Trial seeks to provide hard data to answer FCC’s indoor-location questions
A trial is underway in the San Francisco Bay Area that an FCC advisory committee hopes will provide definitive data regarding the optimal approach for locating emergency callers using wireless handsets inside buildings. The trial — which began on Nov. 15 and runs through Dec. 31 — was organized by the commission's Communications Security, Reliability and Interoperability Council (CSRIC).
Four organizations are participating in the trial: Polaris Wireless, Qualcomm, Boeing and NextNav. The San Francisco Bay Area was chosen for the trial because it provides all of the environments in which wireless phone subscribers typically operate: dense urban, urban, suburban and rural, according to Norm Shaw, Polaris's executive director of government affairs and business development. Shaw also is a CSRIC general delegate and co-chair of the group that is developing a report on indoor wireless E-911 location capabilities.
Speaking of that report, it originally was due to be submitted to the FCC in September, but a speed bump soon became obvious, Shaw said.
"The FCC is asking a lot of questions about indoor location … but we can't realistically tell them about indoor," Shaw said. "All of the vendors have their own claims and PowerPoint presentations on what they can and cannot do, but there is no data on location technology performance indoors upon which we can base any kind of recommendation to the FCC."
The trial is intended to overcome that hurdle by providing an objective test bed for evaluating various technologies under similar circumstances. Shaw believes that any recommendation will be a hybrid solution with Assisted GPS (AGPS) as the primary technology and something else as a backup, which is needed because AGPS doesn't perform well in complicated RF environments, Shaw said.
"AGPS is the premier location technology for open sky and more rural types of environments," he said. "But you run into problems with AGPS even before you go into a building when you're in a dense urban environment, such as an urban canyon environment like in Manhattan, because of all the multipath and non-line-of-site issues you have."

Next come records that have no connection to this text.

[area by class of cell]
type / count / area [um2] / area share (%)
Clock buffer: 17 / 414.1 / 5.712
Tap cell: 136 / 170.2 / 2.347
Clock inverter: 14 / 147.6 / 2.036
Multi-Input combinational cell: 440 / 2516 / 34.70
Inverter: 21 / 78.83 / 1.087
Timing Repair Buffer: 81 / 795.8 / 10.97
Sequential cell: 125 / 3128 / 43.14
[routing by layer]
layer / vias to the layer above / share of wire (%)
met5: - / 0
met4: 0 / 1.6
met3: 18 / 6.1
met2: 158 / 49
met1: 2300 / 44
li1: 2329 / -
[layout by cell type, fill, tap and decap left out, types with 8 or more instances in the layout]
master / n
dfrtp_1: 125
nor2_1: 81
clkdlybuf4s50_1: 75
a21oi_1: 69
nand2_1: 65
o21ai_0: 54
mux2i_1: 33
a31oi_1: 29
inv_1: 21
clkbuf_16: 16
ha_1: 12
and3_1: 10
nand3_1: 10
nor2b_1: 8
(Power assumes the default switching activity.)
File: config.mk
export PLATFORM = sky130hd
export DESIGN_NAME = jtag_master
export DESIGN_NICKNAME = d
export VERILOG_FILES = /design/src/rtl/jtag_master.sv
export SDC_FILE = /design/constraint.sdc
export NUM_CORES = 1
export LEC_CHECK = 0
export CELL_PAD_IN_SITES_DETAIL_PLACEMENT = 0
export CELL_PAD_IN_SITES_GLOBAL_PLACEMENT = 1
export CORE_MARGIN = 3
export CORE_UTILIZATION = 30
export CTS_CLUSTER_DIAMETER = 100
export DETAILED_ROUTE_END_ITERATION = 8
export PLACE_DENSITY_LB_ADDON = 0.1
export SLEW_MARGIN = 20
export SYNTH_ARGS = -nofsm -noshare
export SYNTH_HDL_FRONTEND = slang
export SYNTH_SLANG_ARGS = --single-unit
File: constraint.sdc
create_clock -name clk -period 3.93 [get_ports clk]
set_input_delay 0.9825 -clock clk [delete_from_list [all_inputs] [get_ports clk]]
set_output_delay 0.9825 -clock clk [all_outputs]
set_load 0.005 [all_outputs]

The big question is: what will be the secondary technology that will cover the areas where AGPS stumbles? According to Shaw, Qualcomm — which manufactures AGPS chips — will test its Advanced Forward Link Trilateration (AFLT) technology during the trial. While he believes that AFLT — a handset-based technology that does not rely on GPS satellites to determine location — will be compatible with AGPS, Shaw said that the technology will not work with asynchronous networks, such as those deployed by AT&T and T-Mobile, which is a limiting factor.

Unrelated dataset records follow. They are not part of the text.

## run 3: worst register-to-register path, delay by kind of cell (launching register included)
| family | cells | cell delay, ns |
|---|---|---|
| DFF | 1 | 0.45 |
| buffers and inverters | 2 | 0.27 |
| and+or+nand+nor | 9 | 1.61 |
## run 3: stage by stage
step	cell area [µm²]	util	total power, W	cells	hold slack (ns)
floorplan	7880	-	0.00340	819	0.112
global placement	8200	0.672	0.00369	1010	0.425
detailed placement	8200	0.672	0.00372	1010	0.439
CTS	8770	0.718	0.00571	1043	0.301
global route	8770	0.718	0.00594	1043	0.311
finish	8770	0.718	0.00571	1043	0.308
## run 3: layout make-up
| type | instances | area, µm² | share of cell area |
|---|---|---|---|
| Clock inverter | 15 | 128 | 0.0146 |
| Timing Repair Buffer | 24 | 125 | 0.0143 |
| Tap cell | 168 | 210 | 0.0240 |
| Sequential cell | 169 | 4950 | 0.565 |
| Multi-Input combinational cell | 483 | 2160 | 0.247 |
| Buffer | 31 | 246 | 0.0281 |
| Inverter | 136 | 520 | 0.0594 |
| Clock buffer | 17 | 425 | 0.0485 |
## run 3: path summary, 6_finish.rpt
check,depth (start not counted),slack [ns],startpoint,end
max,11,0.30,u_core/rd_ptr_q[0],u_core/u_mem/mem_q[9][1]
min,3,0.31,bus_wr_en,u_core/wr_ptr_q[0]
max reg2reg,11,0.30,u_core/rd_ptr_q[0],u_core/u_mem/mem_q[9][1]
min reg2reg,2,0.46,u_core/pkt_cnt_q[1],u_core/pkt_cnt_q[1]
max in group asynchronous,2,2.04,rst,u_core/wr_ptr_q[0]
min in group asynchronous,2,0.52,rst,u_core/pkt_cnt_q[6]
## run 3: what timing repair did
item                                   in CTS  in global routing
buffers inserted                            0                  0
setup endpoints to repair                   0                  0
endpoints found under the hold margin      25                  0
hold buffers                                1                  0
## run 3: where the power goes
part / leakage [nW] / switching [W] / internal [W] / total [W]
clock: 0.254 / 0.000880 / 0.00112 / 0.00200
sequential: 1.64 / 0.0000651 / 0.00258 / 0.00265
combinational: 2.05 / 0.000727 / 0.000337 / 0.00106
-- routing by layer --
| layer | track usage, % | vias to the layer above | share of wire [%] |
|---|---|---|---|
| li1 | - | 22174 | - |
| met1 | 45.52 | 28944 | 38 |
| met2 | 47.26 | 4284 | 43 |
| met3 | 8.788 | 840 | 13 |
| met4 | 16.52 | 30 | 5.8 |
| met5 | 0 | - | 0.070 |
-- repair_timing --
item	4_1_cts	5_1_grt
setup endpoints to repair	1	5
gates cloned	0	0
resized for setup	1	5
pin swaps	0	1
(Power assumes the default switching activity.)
[src/rtl/ballot_pkg.sv]
// ballot_pkg: shared states and widths for the ballot unit
package ballot_pkg;
  typedef enum logic [2:0] {IDLE, ARMED, DEBOUNCE, SEND, RELEASE} state_t;
  localparam int CODE_W = 4;
  localparam logic [CODE_W-1:0] CODE_NONE = 4'h0;
  localparam int CAST_W = 12;
endpackage

[src/rtl/btn_debounce.sv]
// btn_debounce: button synchroniser, one-hot/multi-hot detect and stability counter
module btn_debounce #(
  parameter int NCAND = 8,
  parameter int DEB_CYC = 3
) (
  input  logic             clk,
  input  logic             clr,
  input  logic [NCAND-1:0] btn,
  output logic             single,
  output logic             multi,
  output logic [3:0]       idx,
  output logic             stable
);
  localparam int CW = $clog2(DEB_CYC + 1);
  logic [NCAND-1:0] s1, s2;
  logic [3:0] idx_q;
  logic [CW-1:0] run, eff;
  logic cont;
  always_ff @(posedge clk) begin
    if (clr) begin
      s1 <= '0;
      s2 <= '0;
      run <= '0;
      idx_q <= '0;
    end else begin
      s1 <= btn;
      s2 <= s1;
      run <= eff;
      idx_q <= idx;
    end
  end
  // run counts consecutive cycles the same lone button has been high, saturating at DEB_CYC
  always_comb begin
    multi = |(s2 & (s2 - NCAND'(1)));
    single = |s2 & ~multi;
    idx = '0;
    for (int i = 0; i < NCAND; i++)
      if (s2[i]) idx = 4'(i);
    cont = single & (run != '0) & (idx == idx_q);
    eff = !single ? '0 : !cont ? CW'(1) : (run == CW'(DEB_CYC)) ? run : run + CW'(1);
    stable = single & (eff == CW'(DEB_CYC));
  end
endmodule

[src/rtl/ballot_unit.sv]
// ballot_unit: voter-side ballot unit driving a one-shot vote code to the control unit
module ballot_unit
  import ballot_pkg::*;
#(
  parameter int NCAND = 8,
  parameter int DEB_CYC = 3,
  parameter int HOLD_CYC = 2,
  parameter int TMO_CYC = 500
) (
  input  logic              clk,
  input  logic              Clear,
  input  logic              Power,
  input  logic              Ballot,
  input  logic [NCAND-1:0]  Btn,
  output logic [CODE_W-1:0] IN,
  output logic              Ready,
  output logic              Busy,
  output logic              Invalid,
  output logic              Timeout,
  output logic [CAST_W-1:0] Cast
);
  localparam int TW = $clog2(TMO_CYC + 1);
  localparam int HW = $clog2(HOLD_CYC + 1);
  if (NCAND < 1 || NCAND > 14) begin : g_bad_ncand
    $error("ballot_unit: NCAND must be 1..14");
  end
  state_t state, state_n;
  logic clr, ballot_q, rise, multi_q, inv_n, tmo_n, tmr_end;
  logic single, multi, stable;
  logic [3:0] idx;
  logic [CODE_W-1:0] sel;
  logic [TW-1:0] tmr;
  logic [HW-1:0] hold;
  assign clr = Clear | ~Power;
  assign rise = Ballot & ~ballot_q;
  assign tmr_end = tmr == TW'(TMO_CYC - 1);
  assign Ready = (state == ARMED) | (state == DEBOUNCE);
  assign Busy = state != IDLE;
  btn_debounce #(.NCAND(NCAND), .DEB_CYC(DEB_CYC)) u_deb (
    .clk(clk), .clr(clr), .btn(Btn),
    .single(single), .multi(multi), .idx(idx), .stable(stable)
  );
  always_comb begin
    state_n = state;
    inv_n = 1'b0;
    tmo_n = 1'b0;
    case (state)
      IDLE: state_n = rise ? ARMED : IDLE;
      ARMED: begin
        if (tmr_end) begin
          tmo_n = 1'b1;
          state_n = IDLE;
        end else if (multi) inv_n = ~multi_q;
        else if (single) state_n = DEBOUNCE;
      end
      DEBOUNCE: begin
        if (tmr_end) begin
          tmo_n = 1'b1;
          state_n = IDLE;
        end else if (!single || idx != sel) begin
          inv_n = multi & ~multi_q;
          state_n = ARMED;
        end else if (stable) state_n = SEND;
      end
      SEND: state_n = (hold == HW'(HOLD_CYC - 1)) ? RELEASE : SEND;
      RELEASE: state_n = (single | multi) ? RELEASE : IDLE;
      default: state_n = IDLE;
    endcase
  end
  always_ff @(posedge clk) begin
    if (clr) begin
      state <= IDLE;
      ballot_q <= 1'b0;
      multi_q <= 1'b0;
      sel <= '0;
      tmr <= '0;
      hold <= '0;
      IN <= CODE_NONE;
      Invalid <= 1'b0;
      Timeout <= 1'b0;
      Cast <= '0;
    end else begin
      state <= state_n;
      ballot_q <= Ballot;
      multi_q <= multi;
      if (state == ARMED && state_n == DEBOUNCE) sel <= idx;
      tmr <= Ready ? tmr + TW'(1) : '0;
      hold <= (state == SEND) ? hold + HW'(1) : '0;
      IN <= (state == SEND) ? sel + CODE_W'(1) : CODE_NONE;
      Invalid <= inv_n;
      Timeout <= tmo_n;
      if (state_n == SEND && state != SEND && Cast != '1) Cast <= Cast + CAST_W'(1);
    end
  end
endmodule
[config.mk]
export PLATFORM = sky130hd
export DESIGN_NAME = ballot_unit
export DESIGN_NICKNAME = d
export VERILOG_FILES = /design/src/rtl/ballot_pkg.sv /design/src/rtl/btn_debounce.sv /design/src/rtl/ballot_unit.sv
export SDC_FILE = /design/constraint.sdc
export NUM_CORES = 1
export LEC_CHECK = 0
export ABC_CLOCK_PERIOD_IN_PS = 6160
export CORE_MARGIN = 5
export CORE_UTILIZATION = 50
export CTS_CLUSTER_DIAMETER = 200
export DETAILED_ROUTE_END_ITERATION = 6
export PLACE_DENSITY = 0.82
export SLEW_MARGIN = 20
export SYNTH_ARGS = -nofsm -noshare
export SYNTH_HDL_FRONTEND = slang
export SYNTH_HIERARCHICAL = 1
export SYNTH_SLANG_ARGS = --single-unit
[constraint.sdc]
create_clock -name clk -period 6.16 [get_ports clk]
set_clock_uncertainty 0.2 [all_clocks]
set_input_delay 1.232 -clock clk [delete_from_list [all_inputs] [get_ports clk]]
set_output_delay 1.232 -clock clk [all_outputs]
set_load 0.01 [all_outputs]
==> metrics.yaml, run 1 <==
cellPowerDensity_mw_per_mm2: 266
rows: 26
seq_area_frac_synth_pct: 44.6
yosys_most_used_dff: "dfxtp_1"
die_width_um: 82.8
antenna_found_initial: 0
grt_use_total_pct: 16.7
synthArstFlopShare_pct: 0
maxCapViolCount: 0
finalCriticalPeriod_ns: 3.23
wl_per_cell_um: 12.6
synth_area_leaders: "dfxtp_1 45%, nor2b_1 5.7%, nor2_1 5.4%, a21oi_1 2.6%, xnor2_1 2.6%"
cts_root_buffer: "clkbuf_8"
worstSetupPathType: "input port to register"
synth-seq-cells: 59
cts_resized: 0
viasPerCell: 5.22
syn_nets: 304
port_buffers: 31
grt.overflow.total: 0
arrival_ns: 3.29
p_comb_share_pct: 5.1
switching_share_pct: 20.8
path_max_fanout: 14
drt-total-wl_um: 4970
syn_avg_cell_area_um2: 9.19
setup_violations: 0
dp_hpwl_um: 3470
die_y_um: 82.8
critPathLaunchType: "input port"
cp_slowest_cell: "clkdlybuf4s50_1"
area_delta_synth_final_pct: 20.9
clk_latency_ns: 0.34
layout_setup_ws_ns: 2.93
hold_viol: 0
endpoint_kind: "register"
layout-drive-gt1-share_pct: 11.1
clkTransAtPathRegs_ns: 0.06
ctsHoldBuffers: 0
grt_pass1_wl_um: 8580
cts.sinks: 59
cts_tree: "done"
synth_top_cell_area_share_pct: 44.6
grt_pass1_vias: 1964
max_clock_freq_mhz: 310
netlist_area_mm2: 0.00265
slowest_delay_ns: 0.47
crit_chain: "clkdlybuf4s50_1 -> or4b_1 -> a21oi_2 -> a31o_2 -> o221ai_2 -> or3_1 -> a21oi_1"
vias: 2050
dr.pass1.iters: 4
status: "complete, no violations"
drt-initial-drc-count: 113
power.share.sequential_pct: 45.7
tns_ns: 0
rsz0062_at_grt: "false"
min_path_type: "register to register"
ant_nets: 0
required_ns: 6.22
core_area_mm2: 0.00514
die_area_mm2: 0.00685
drc: 0
peakVddDrop_mv: 0.160
p_clk_share_pct: 49.3
max_slew_margin_pct: 50.6
n_antenna_cell: 0
start_util_pct: 51.5
yosys_warnings: 6
p_sw_uw: 177
cts_made_buffers: 9
worst_pin_slew_ns: 0.732
min_period_over_period_pct: 52.4
grt_max_degree: 40
synthDistinctLibCells: 60
htree_levels: 3
synthCells: 288
synth_edf_count: 0
pin_count: 32
place_ws_ns: 2.12
slew_violations: 0
p_int_uw: 676
cts_max_path_buffers: 2
cts_setup_buffers: 0
yosysTopAreaCell: "dfxtp_1"
p_leak_nw: 1.13
gp_congestion: 0.793
final_nets: 334
cells by family after synthesis:
logic type | Yosys count | share of synthesized area (%)
flops | 59 | 44.6
buf+inv | 21 | 4.44
xor+xnor | 15 | 4.96
fa+ha+maj | 4 | 1.89
other cells | 1 | 0.142
simple gates | 136 | 30.2
compound gates | 48 | 12.2
mux | 4 | 1.51
cell usage in the layout, fill, tap and decap left out, types with 8 or more instances in the layout:
cell type        instances
nand2_1                 11
nor2_1                  38
clkdlybuf4s50_1         31
a21oi_1                 14
xnor2_1                  8
clkbuf_8                 9
or3_1                    9
dfxtp_1                 59
nor2b_1                 24
inv_1                    8
nand3_1                 12
cell type report:
class	count	area, µm²
multi-input cells	208	1350
inverters	9	33.8
flip-flops and latches	59	1180
repair buffers	31	310
fillers	461	1940
clock inverters	7	116
well taps	70	87.6
clock buffers	9	124
power groups by stage:
stage          sequential [mW]  clock (mW)  combinational [mW]
6_report                 0.390       0.420              0.0431
5_1_grt                  0.390       0.449              0.0474
4_1_cts                  0.389       0.430              0.0432
3_5_place_dp             0.398           0              0.0430
3_3_place_gp             0.398           0              0.0416
2_1_floorplan            0.396           0              0.0330
flip-flops by register name, indices dropped and copies added, names as in the netlist, 2 cells and up:
| register | cells |
|---|---|
| u_deb/s1 | 8 |
| u_deb/idx_q | 3 |
| state | 3 |
| sel | 4 |
| tmr | 9 |
| u_deb/s2 | 8 |
| u_deb/run | 2 |
| IN | 4 |
| Cast | 12 |
| hold | 2 |
worst paths after layout:
path	startpoint	to	slack, ns	cells past startpoint
setup reg to reg	u_deb/s2[2]$_SDFF_PP0_	Cast[3]$_SDFFE_PP0P_	2.94	8
hold reg to reg	hold[0]$_SDFF_PP0_	hold[0]$_SDFF_PP0_	0.23	1
setup / recovery	Ballot	Cast[3]$_SDFFE_PP0P_	2.93	7
hold / removal	hold[0]$_SDFF_PP0_	hold[0]$_SDFF_PP0_	0.23	1
through the flow:
stage	hold slack [ns]	power [mW]	util, %	cells	instance area [µm²]
3_3_place_gp	0.208	0.439	57.6	377	2960
6_report	0.226	0.853	62.3	393	3200
5_1_grt	0.258	0.886	62.3	393	3200
2_1_floorplan	0.199	0.429	-	288	2650
3_5_place_dp	0.217	0.441	57.6	377	2960
4_1_cts	0.226	0.863	62.3	393	3200
layer usage:
| layer | GRT usage [%] | part of all wire [%] |
|---|---|---|
| met5 | 0 | 0 |
| met4 | 7.84 | 1.6 |
| met3 | 5.86 | 4.8 |
| met2 | 25.2 | 46 |
| met1 | 21.2 | 48 |
synthesized netlist by cell type (all sizes together), types with 3 or more instances:
| master | number |
|---|---|
| nor2b | 25 |
| nand3 | 12 |
| xnor2 | 8 |
| xor2 | 7 |
| o211ai | 4 |
| or2 | 3 |
| and3 | 5 |
| or3 | 10 |
| ha | 4 |
| a21oi | 15 |
| nand2 | 11 |
| mux2i | 4 |
| nand2b | 3 |
| clkbuf | 4 |
| buf | 8 |
| o21ai | 14 |
| nor4b | 3 |
| dfxtp | 59 |
| or2b | 3 |
| and2 | 3 |
| inv | 8 |
| or4 | 4 |
| nor2 | 39 |
critical path: cells and delay by family:
| kind | cells | cell delay [ns] |
|---|---|---|
| AOI/OAI and AO/OA | 4 | 0.69 |
| buffers and inverters | 1 | 0.47 |
| and+or+nand+nor | 2 | 0.88 |
(Power assumes the default switching activity.)
==> run 2: changes to the inputs <==
--- a/config.mk
+++ b/config.mk
@@ -5,7 +5,7 @@
 export SDC_FILE = /design/constraint.sdc
 export NUM_CORES = 1
 export LEC_CHECK = 0
-export ABC_CLOCK_PERIOD_IN_PS = 6160
+export ABC_CLOCK_PERIOD_IN_PS = 3200
 export CORE_MARGIN = 5
 export CORE_UTILIZATION = 50
 export CTS_CLUSTER_DIAMETER = 200
==> constraint.sdc (replaced) <==
create_clock -name clk -period 3.2 [get_ports clk]
set_clock_uncertainty 0.2 [all_clocks]
set_input_delay 0.64 -clock clk [delete_from_list [all_inputs] [get_ports clk]]
set_output_delay 0.64 -clock clk [all_outputs]
set_load 0.01 [all_outputs]
==> metrics.yaml, run 2 (synthesis results as in run 1) <==
status: "complete, no violations"
dp_hpwl_um: 3510
cts_tree: "done"
die_area_mm2: 0.00685
p_leak_nw: 1.13
ctsHoldBuffers: 0
cts_root_buffer: "clkbuf_8"
drt-initial-drc-count: 85
min_period_over_period_pct: 95.4
area_delta_synth_final_pct: 21.2
htree_levels: 3
pin_count: 32
cellPowerDensity_mw_per_mm2: 469
path_max_fanout: 9
hold_viol: 0
grt.overflow.total: 0
core_area_mm2: 0.00514
required_ns: 3.26
peakVddDrop_mv: 0.334
r2r_setup_slack_ns: 0.15
slew_violations: 0
antenna_found_initial: 0
cts_made_buffers: 9
ant_nets: 0
largest_register_ffs: 12
die_width_um: 82.8
cts.sinks: 59
maxCapViolCount: 0
finalCriticalPeriod_ns: 3.05
grt_pass1_vias: 1970
fillCellCount: 456
arrival_ns: 3.11
endpoint_kind: "register"
cts_resized: 0
min_path_type: "register to register"
die_y_um: 82.8
n_antenna_cell: 0
cts_setup_buffers: 0
final_cell_mix: "59 x dfxtp_1, 38 x nor2_1, 31 x clkdlybuf4s50_1"
gp_congestion: 0.844
critPathLaunchType: "register"
largest-register: "Cast"
start_util_pct: 51.5
worstSetupPathType: "register to register"
grt_max_degree: 40
grt_pass1_wl_um: 8420
final_nets: 339
final_area_mm2: 0.00321
total_power_mw: 1.51
wl_per_cell_um: 12.7
reg_top3: "Cast x12, tmr x9"
dr.pass1.iters: 4
layout-drive-gt1-share_pct: 12.5
clkTransAtPathRegs_ns: 0.06
placedInstanceArea_mm2: 0.00300
place_ws_ns: 0.183
clk_latency_ns: 0.33
setup_violations: 0
tns_ns: 0
drt-total-wl_um: 5040
worst_pin_slew_ns: 0.496
viasPerCell: 5.21
rsz0062_at_grt: "false"
port_buffers: 31
vias: 2074
max_slew_margin_pct: 66.6
max_clock_freq_mhz: 328
rows: 26
final_common_cell: "dfxtp_1"
grt_use_total_pct: 16.1
layout_setup_ws_ns: 0.149
cts_max_path_buffers: 2
drc: 0
[run 2: worst max-delay path: stages (launching register included)]
cell,delay [ns]
dfxtp_1,0.39
or2_2,0.33
o21ai_0,0.42
nor2b_2,0.10
or3_4,0.36
nor4b_4,0.35
o22ai_2,0.20
or4_1,0.49
a21oi_1,0.15
[run 2: routing by layer]
layer / up-vias / track usage [%] / routed length (µm)
li1: 1065 / - / -
met4: 0 / 9.48 / 88
met3: 11 / 4.12 / 254
met1: 952 / 19.6 / 2340
met5: - / 0 / 0
met2: 46 / 25.6 / 2360
[run 2: layout make-up]
| type | count | area (µm²) | area share [%] |
|---|---|---|---|
| Clock buffer | 10 | 138 | 4.29 |
| Clock inverter | 6 | 65.1 | 2.03 |
| Inverter | 9 | 33.8 | 1.05 |
| Multi-Input combinational cell | 208 | 1360 | 42.3 |
| Sequential cell | 59 | 1180 | 36.8 |
| Tap cell | 70 | 87.6 | 2.73 |
| Timing Repair Buffer | 36 | 348 | 10.8 |
[run 2: worst paths after layout]
kind,startpoint,end,cells past startpoint
max reg2reg,u_deb/s2[5]$_SDFF_PP0_,Cast[2]$_SDFFE_PP0P_,8
min reg2reg,hold[0]$_SDFF_PP0_,hold[0]$_SDFF_PP0_,1
min,hold[0]$_SDFF_PP0_,hold[0]$_SDFF_PP0_,1
max,u_deb/s2[5]$_SDFF_PP0_,Cast[2]$_SDFFE_PP0P_,8
[run 2: report_power, final]
part	total [mW]	internal [mW]	switching, mW
Combinational	0.0865	0.0454	0.0412
Clock	0.669	0.380	0.289
Sequential	0.750	0.743	0.00681
Total	1.51	1.17	0.337
[run 2: per-stage QoR]
stage / util (%) / hold slack (ns) / instances
after global placement: 58.3 / 0.207 / 382
after detailed placement: 58.3 / 0.215 / 382
after global routing: 62.4 / 0.253 / 398
after floorplan: - / 0.199 / 288
final: 62.4 / 0.223 / 398
after CTS: 62.3 / 0.224 / 398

Meanwhile, Boeing, which has been operating and maintaining Iridium's constellation of low-Earth-orbiting satellites under a long-term contract, will test whether LEO-satellites — which operate at considerably higher power than other GPS satellites — will solve the indoor-location conundrum.
"What Boeing wants to show is that the added power from the low-earth-orbit satellites gives you a lot more punch in terms of what you can do with a GPS-like system, and that it will be better than AGPS," Shaw said. "But they're going to need to marry to some terrestrial technology, because they're not going to cover deep into buildings no matter what they do. Power is not going to overcome basic physics."
NextNav likely has a similar issue, according to Shaw. The principles of the company founded XM/Sirius satellite radio, and ultimately discovered that this network had quite a few coverage holes for the reasons cited above. To solve this problem, they deployed terrestrial radio towers that served as repeaters for the satellite radio signals. Shaw said that NextNav plans to demonstrate that by leveraging its existing satellite and terrestrial infrastructure it can create an indoor-location solution that will work in all environments. However, whether it will work will depend largely on the robustness of its terrestrial component. If it's not as robust as the cellular networks, NextNav is "going to have a hill to climb," Shaw said.
Shaw's company, Polaris Wireless, is relying on its RF pattern-matching technology, which is a network-centric approach that collects radio link measurements from the network and/or device, and then uses sophisticated algorithms to estimate the location of the user. According to Shaw, it works well in non-LOS environments, which makes it "almost perfectly symbiotic" with AGPS.
"Our particular interest in this test is that it will show in an independent way that this technology, when married to AGPS, provides sort of a global solution, something that works everywhere."
Regardless of how the trial turns out, Shaw is confident that it will provide the FCC with the answers it seeks.
"All of us at CSRIC are excited to see how this thing comes out," said Shaw, who added that the final report is expected to be delivered to the FCC in March.